Spotify has reportedly pulled a number of songs created through Boomy and ceased allowing new releases from the AI music platform – albeit because of alleged fake streams as opposed to the way the tracks were made.
This newest twist in AI’s rapidly evolving music industry role just recently came to light in a brief message that Berkeley-headquartered Boomy posted on Discord. A self-described “generative tech company,” the five-year-old entity says it “enables anyone with a smartphone to produce and monetize world-class original songs.”
But as an abundance of AI-created music (including extremely similar minute-long “songs”) continues to arrive on platforms, Boomy in the aforementioned detail-light post informed users that Spotify had hit the brakes on new releases and pulled the plug on select existing projects.
“Very recently, Spotify stopped publishing new releases from Boomy,” the company explained in part. “Additionally, certain catalog releases were removed from their platform. This decision was made by Spotify and Boomy’s distributor in order to enable a review of potentially anomalous activity.”

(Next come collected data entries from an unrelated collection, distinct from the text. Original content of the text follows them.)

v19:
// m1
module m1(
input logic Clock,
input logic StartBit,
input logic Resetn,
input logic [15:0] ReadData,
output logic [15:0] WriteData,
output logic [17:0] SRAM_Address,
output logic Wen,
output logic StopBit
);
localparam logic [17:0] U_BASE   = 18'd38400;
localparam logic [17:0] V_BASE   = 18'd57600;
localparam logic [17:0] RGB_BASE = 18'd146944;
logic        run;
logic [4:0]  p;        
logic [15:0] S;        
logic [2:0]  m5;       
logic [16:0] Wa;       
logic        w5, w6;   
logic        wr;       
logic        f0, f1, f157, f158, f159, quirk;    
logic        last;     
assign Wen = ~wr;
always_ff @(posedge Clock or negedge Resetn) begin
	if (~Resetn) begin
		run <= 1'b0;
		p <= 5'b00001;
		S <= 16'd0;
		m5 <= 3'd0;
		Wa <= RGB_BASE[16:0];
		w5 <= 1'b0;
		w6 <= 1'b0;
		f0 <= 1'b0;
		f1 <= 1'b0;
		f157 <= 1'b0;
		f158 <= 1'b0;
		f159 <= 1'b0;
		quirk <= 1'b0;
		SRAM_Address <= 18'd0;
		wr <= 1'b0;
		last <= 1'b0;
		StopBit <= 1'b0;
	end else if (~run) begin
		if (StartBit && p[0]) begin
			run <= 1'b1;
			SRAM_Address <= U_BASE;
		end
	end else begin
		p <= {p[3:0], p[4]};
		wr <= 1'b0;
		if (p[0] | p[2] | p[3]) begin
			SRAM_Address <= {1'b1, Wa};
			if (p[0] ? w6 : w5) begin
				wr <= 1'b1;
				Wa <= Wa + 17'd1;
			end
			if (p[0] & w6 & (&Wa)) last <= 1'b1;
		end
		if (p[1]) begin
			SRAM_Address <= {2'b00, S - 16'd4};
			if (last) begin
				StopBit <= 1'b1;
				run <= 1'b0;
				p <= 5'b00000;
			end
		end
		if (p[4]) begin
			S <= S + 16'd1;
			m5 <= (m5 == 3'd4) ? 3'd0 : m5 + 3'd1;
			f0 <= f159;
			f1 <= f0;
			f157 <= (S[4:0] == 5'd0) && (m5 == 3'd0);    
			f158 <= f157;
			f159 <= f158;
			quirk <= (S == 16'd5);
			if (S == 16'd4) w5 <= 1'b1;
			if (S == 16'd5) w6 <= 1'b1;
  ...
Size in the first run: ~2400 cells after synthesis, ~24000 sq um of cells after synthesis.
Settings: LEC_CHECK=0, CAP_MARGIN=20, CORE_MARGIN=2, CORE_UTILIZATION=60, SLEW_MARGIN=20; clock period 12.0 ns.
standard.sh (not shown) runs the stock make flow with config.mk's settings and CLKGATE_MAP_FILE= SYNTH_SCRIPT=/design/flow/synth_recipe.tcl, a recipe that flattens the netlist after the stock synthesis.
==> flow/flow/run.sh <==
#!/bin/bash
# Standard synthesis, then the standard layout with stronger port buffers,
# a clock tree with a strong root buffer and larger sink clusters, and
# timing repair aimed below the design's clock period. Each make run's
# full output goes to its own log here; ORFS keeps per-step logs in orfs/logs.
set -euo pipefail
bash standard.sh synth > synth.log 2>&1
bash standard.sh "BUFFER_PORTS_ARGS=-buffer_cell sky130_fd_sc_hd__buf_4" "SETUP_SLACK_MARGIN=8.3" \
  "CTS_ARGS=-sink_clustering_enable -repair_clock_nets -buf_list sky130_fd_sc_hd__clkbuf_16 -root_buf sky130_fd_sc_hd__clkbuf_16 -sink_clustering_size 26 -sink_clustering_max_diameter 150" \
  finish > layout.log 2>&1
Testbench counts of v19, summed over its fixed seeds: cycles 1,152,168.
Source: an optimization exercise on an open RTL-to-GDS flow (aim: small area, a short achievable clock period and few clock cycles per item). Production flows keep margins and buffers that such runs may drop. The RTL was checked by simulation tests, not by an equivalence proof against the original design. Power and IR drop assume default switching activity.

Design onp_calc, start of the top module:
module onp_calc(
    input clk,
    input rst,
    input [3:0] in_data,
    input wr_data,
    output [31:0] result,
    output result_ready
    );
Size: about 850 cells after synthesis, ~140 flip-flops, about 40 I/O pins, about 7500 sq um of cells after synthesis.
Settings: LEC_CHECK=0, CAP_MARGIN=20, CORE_MARGIN=2, CORE_UTILIZATION=40, CTS_BUF_LIST=sky130_fd_sc_hd__clkbuf_8, CTS_CLUSTER_DIAMETER=150, CTS_CLUSTER_SIZE=30, SLEW_MARGIN=20; clock period 9.0 ns.
standard.sh (not shown) runs the stock make flow with config.mk's settings and CLKGATE_MAP_FILE= SYNTH_SCRIPT=/design/flow/synth_recipe.tcl, a recipe that flattens the netlist after the stock synthesis.
==> flow/flow/run.sh <==
#!/bin/bash
set -euo pipefail
MARGIN=6.0
bash standard.sh synth > synth.log 2>&1
bash standard.sh SETUP_SLACK_MARGIN=$MARGIN "BUFFER_PORTS_ARGS=-buffer_cell sky130_fd_sc_hd__buf_2" finish > layout.log 2>&1
The baseline completed with no timing, DRC or antenna violations.
Testbench counts at the start, summed over its fixed seeds: cycles 30,450, exprs 2,400.
Then changed:
- CTS_CLUSTER_DIAMETER: 150 -> not set
- CTS_CLUSTER_SIZE: 30 -> not set
Effect: Synthesized area is unchanged; final cell count does not change; maximum frequency stays the same; global-route usage is unchanged.
Then changed:
- PLACE_DENSITY: not set -> 0.75
The changed run ran to the end with no violations.
Power falls by about 3.7%.
Synthesized area stays the same.
Clock power falls by 10%.
Setup slack degrades by 0.033 ns.
Die area does not change.
Combinational power is about the same.
Sequential power is about the same.
Non-clock buffer count is unchanged.
Maximum frequency falls by 1.1%.
Synthesized cell count does not change.
Then changed:
- CORE_UTILIZATION: 40 -> 70
- CTS_BUF_LIST: sky130_fd_sc_hd__clkbuf_8 -> not set
- PLACE_DENSITY: 0.75 -> not set
Sequential share of layout area is lower by 1.0 points.
Area after synthesis is unchanged.
Final area climbs by 2.8%.
Maximum frequency hardly moves.
Register-to-register slack stays flat.
Routed wire length came out higher by about 6.6%.
Setup slack stays flat.
Sequential cell count stays the same.
Non-clock buffer count came out higher by 6.
Power is higher by 20%.
Then changed:
==> flow/flow/run.sh (replaced) <==
#!/bin/bash
set -euo pipefail
MARGIN=6.0
bash standard.sh synth > synth.log 2>&1
bash standard.sh SETUP_SLACK_MARGIN=$MARGIN "BUFFER_PORTS_ARGS=-buffer_cell sky130_fd_sc_hd__buf_1" finish > layout.log 2>&1
- CORE_UTILIZATION: 70 -> 40
- CTS_BUF_LIST: not set -> sky130_fd_sc_hd__clkbuf_8
Final area shrinks by 3.0%.
Combinational power went down by about 9%.
Area after synthesis is unchanged.
Maximum frequency increases by about 0.46%.
Total power went down by about 15%.
Synthesized cell count is unchanged.
Sequential cell count stays the same.
Wire length went down by about 5%.
Global-route usage drops by 17 points.
Sequential power barely changes.
Final cell count came out higher by 9.6%.
Then changed:
==> flow/flow/run.sh (replaced) <==
#!/bin/bash
set -euo pipefail
MARGIN=6.0
bash standard.sh synth > synth.log 2>&1
bash standard.sh SETUP_SLACK_MARGIN=$MARGIN "BUFFER_PORTS_ARGS=-buffer_cell sky130_fd_sc_hd__buf_2" finish > layout.log 2>&1
- CTS_BUF_LIST: sky130_fd_sc_hd__clkbuf_8 -> sky130_fd_sc_hd__clkbuf_4 sky130_fd_sc_hd__clkbuf_8
The changed run went through all stages and came out clean.
Total power grows by 2.1%.
Sequential power stays flat.
Global-route usage grows by 0.29 points.
Synthesized area stays the same.
Via count is about the same.
Flip-flop and latch count does not change.
Setup slack is better by 0.017 ns.
Core utilization grows by 0.38 points.
Non-clock buffer count shrinks by 3.
Cell count shrinks by about 0.36%.
Final area grows by about 0.8%.

---

Starting RTL as in the previous note.
==> flow/config.mk <==
export PLATFORM = sky130hd
export DESIGN_NAME = onp_calc
export DESIGN_NICKNAME = onp_calc
export VERILOG_FILES = /design/flow/design.v
export SDC_FILE = /design/flow/constraint.sdc
export NUM_CORES = 4
export LEC_CHECK = 0
export CAP_MARGIN = 20
export CORE_MARGIN = 2
export CORE_UTILIZATION = 40
export CTS_BUF_LIST = sky130_fd_sc_hd__clkbuf_8
export SLEW_MARGIN = 20
==> flow/constraint.sdc <==
create_clock -name core_clock -period 9.0 [get_ports {clk}]
set_input_delay 1.8000 -clock core_clock [delete_from_list [all_inputs] [get_ports {clk}]]
set_output_delay 1.8000 -clock core_clock [all_outputs]
set_load 0.01 [all_outputs]
==> flow/flow/run.sh <==
#!/bin/bash
set -euo pipefail
MARGIN=6.2
bash standard.sh synth > synth.log 2>&1
bash standard.sh SETUP_SLACK_MARGIN=$MARGIN "BUFFER_PORTS_ARGS=-buffer_cell sky130_fd_sc_hd__buf_2" finish > layout.log 2>&1
The starting point finished with timing, DRC and antenna clean.
Testbench counts at the start, summed over its fixed seeds: cycles 30,450, exprs 2,400.
Rerun with:
--- a/flow/flow/run.sh
+++ b/flow/flow/run.sh
@@ -2,3 +2,3 @@
 set -euo pipefail
-MARGIN=6.2
+MARGIN=6.0
 bash standard.sh synth > synth.log 2>&1
Settings changed: CTS_CLUSTER_DIAMETER set to 100, CTS_CLUSTER_SIZE set to 20.
The changed run went through all stages and came out clean. Design area fell by 8.5%. Count of clock-buffer cells in the layout stays the same. Area after synthesis does not change. Total power came out lower by 3.0%. Sequential power is higher by about 2%. Fmax went down by 0.57%.
Rerun with:
--- a/flow/flow/run.sh
+++ b/flow/flow/run.sh
@@ -2,3 +2,3 @@
 set -euo pipefail
-MARGIN=6.0
+MARGIN=${MARGIN:-6.0}
 bash standard.sh synth > synth.log 2>&1
Settings changed: CTS_BUF_LIST sky130_fd_sc_hd__clkbuf_8 to not set, CTS_CLUSTER_DIAMETER 100 to not set, CTS_CLUSTER_SIZE 20 to not set.
What happened: Final cell count hardly moves; final area rose by 1.7%; clock-buffer cell count climbs by 3; hold slack barely changes; area after synthesis is unchanged; non-clock buffer count went down by 1; utilization increases by 0.77 points.
Rerun with:
--- a/flow/flow/run.sh
+++ b/flow/flow/run.sh
@@ -2,3 +2,3 @@
 set -euo pipefail
-MARGIN=${MARGIN:-6.0}
+MARGIN=5.8
 bash standard.sh synth > synth.log 2>&1
Settings changed: CTS_BUF_LIST set to sky130_fd_sc_hd__clkbuf_8.
Result:
- fmax shrinks by 1.7%
- first-iteration DRC count went down by 13%
- global-route usage drops by 0.27 points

Boomy – which has according to its website been used to create “14,414,689 songs, around 13.81% of the world’s recorded music” – also indicated that “these pauses are likely to happen more regularly and across a wider set of platforms” moving forward. The occurrence, the AI developer relayed, is a byproduct of the music sphere’s ongoing efforts “to navigate the use of bots and other types of potentially suspicious activity.”
After this message circulated, a Spotify spokesperson clarified that alleged fake streams, not the fact that the music in question was created with artificial intelligence, were behind the pulldowns and the pause on the distribution of new Boomy-generated projects.
Despite the explanation, however, reports have stated that Universal Music Group and the other major labels are for obvious reasons pushing Spotify as well as distributors to put the kibosh on AI music. Though soundalike tracks are largely absent from the Stockholm-based company’s platform at present, artificial intelligence works made to mimic releases from commercially prominent acts are still making waves on YouTube.
Beyond these projects, one needn’t stretch the imagination to see how the quick-expanding library of non-infringing AI releases could likewise draw streams and fan interest away from music crafted by actual people and artists. (Believe recently communicated that it wouldn’t distribute music made entirely by AI.) And with artificial intelligence still picking up steam (and serious funding) in music and elsewhere, logic suggests that the technology’s impact is poised to broaden dramatically in the not-so-distant future.
UMG head Lucian Grainge against this backdrop kicked off 2023 by calling out “some bad actors who do not share our commitment to artists and artistry,” referring specifically to “those committed to gaming the system through quantity over quality.”
“The current environment has attracted players who see an economic opportunity in flooding platforms with all sorts of irrelevant content that deprives both artists and labels from the compensation they deserve,” spelled out the UMG head, whose company is collaborating with Tidal and Deezer on streaming-reform plans.